Además, España ha perdido el liderazgo de negociación con Latinoamérica y las empresas españolas allí establecidas quedan expuestas a una nacionalización.

Vengo escribiendo sobre Venezuela desde hace años, denunciando el abuso de poder de Maduro, la falta de alimentos y medicinas, la mala calidad de vida de sus ciudadanos, la super inflación descontrolada desde hace mucho tiempo, la corrupción existente y otra serie de penosos temas que han venido ocurriendo en aquel país desde la época de Chaves, acentuado todo bajo el mandato del analfabeto social que es Maduro. Cuidado con justificar un golpe de estado amparándose en esta situación, porque a lo peor nos vemos en un espejo si retrocedemos algo así como ochenta años.

 

 

Si se está a favor de Guaidó, también malo. Es masón, grado XIII de la misma Logia que George Soros, y los primeros en apoyarle han sido los también masones franceses Manuel Valls y Emmanuel Macron, y el pelopaja de Donald Trump, que parece ser quiere enviar tropas para “solucionar” el problema. Podría pasar lo mismo que ha venido pasando en los países musulmanes, que se han removido dictadores civiles o militares por dictadores religiosos anclados en la Edad Media. El mundo, y España en concreto, necesita estadistas y no políticos de andar por casa.

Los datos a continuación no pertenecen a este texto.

===== src/rtl/glbs_pkg.sv =====
// ----------------------------------------------------------------------------
// glbs_pkg
// Shared types and codes for the LED blink scheduler: transaction payloads,
// action and mode codes, and the structs passed between the cells.
// ----------------------------------------------------------------------------
package glbs_pkg;

  localparam int TABLE_ENTRIES_DEF = 50;
  localparam int PIN_COUNT_DEF     = 96;
  localparam int OUT_PIN_BITS      = 50;
  localparam int PIN_W             = 7;
  localparam int ACTION_W          = 3;
  localparam int TIME_W            = 32;
  localparam int MODE_W            = 2;

  localparam logic [ACTION_W-1:0] ACT_SET   = ACTION_W'(0);
  localparam logic [ACTION_W-1:0] ACT_READ  = ACTION_W'(1);
  localparam logic [ACTION_W-1:0] ACT_BLINK = ACTION_W'(2);
  localparam logic [ACTION_W-1:0] ACT_DRIVE = ACTION_W'(3);
  localparam logic [ACTION_W-1:0] ACT_TICK  = ACTION_W'(4);

  localparam logic [MODE_W-1:0] MODE_IDLE  = MODE_W'(0);
  localparam logic [MODE_W-1:0] MODE_HOLD  = MODE_W'(1);
  localparam logic [MODE_W-1:0] MODE_BLINK = MODE_W'(2);

  typedef struct packed {
    logic [ACTION_W-1:0] action;
    logic [PIN_W-1:0]    pin;
    logic                level;
    logic                enable;
    logic [TIME_W-1:0]   interval;
    logic [TIME_W-1:0]   now;
  } cmd_t;

  typedef struct packed {
    logic                    status;
    logic                    read_level;
    logic [OUT_PIN_BITS-1:0] blink_pins;
  } res_t;

  // Broadcast write to the table, one cell matches the pin index
  typedef struct packed {
    logic              set_en;
    logic              blink_en;
    logic              drive_en;
    logic [PIN_W-1:0]  pin;
    logic              level;
    logic              enable;
    logic [TIME_W-1:0] interval;
  } cell_cmd_t;

  // Sweep token and its time stamp, handed cell to cell
  typedef struct packed {
    logic              tok;
    logic [TIME_W-1:0] now;
  } sweep_t;

endpackage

El otro tema es el juicio en el Supremo de los presuntos golpistas catalanes, en el que se juntan presiones de todo tipo, económicas, sociales, judiciales y, sobre todo, políticas, con algaradas, previsible enaltecimiento del secesionismo y guerra de guerrillas en la calle, tratado con demasiada benevolencia en Cataluña y que, esperemos, se haga en Madrid con la misma intensidad y profesionalidad policial que las leyes prevén para estas situaciones.

Si al final son absueltos, los secesionistas se irían arriba y considerarían que su objetivo está muy cerca, y podríamos tener una situación similar a Venezuela en el momento en el que algún país satélite reconociese a Cataluña como estado independiente.

Si son condenados, España en general lo aceptaría con alegría, elogiando la independencia judicial y recordando que en esta ocasión no se ha actuado políticamente con la misma contundencia que la II República reprimió una situación parecida.

Y si fuesen amnistiados posteriormente por el gobierno socialista, probablemente sería el final de dicho partido, aunque es de suponer que lo harían después de las próximas elecciones generales.

Estos son los dos principales temas que tenemos para febrero, “mes fulero”, “un día al sol y otro al brasero”, “lluvia de febrero, llena cuba, tinaja y granero”, “en febrero, sale el oso del osero”. Esperemos que el oso no atrape entre sus zarpas a ningún ciudadano de bien.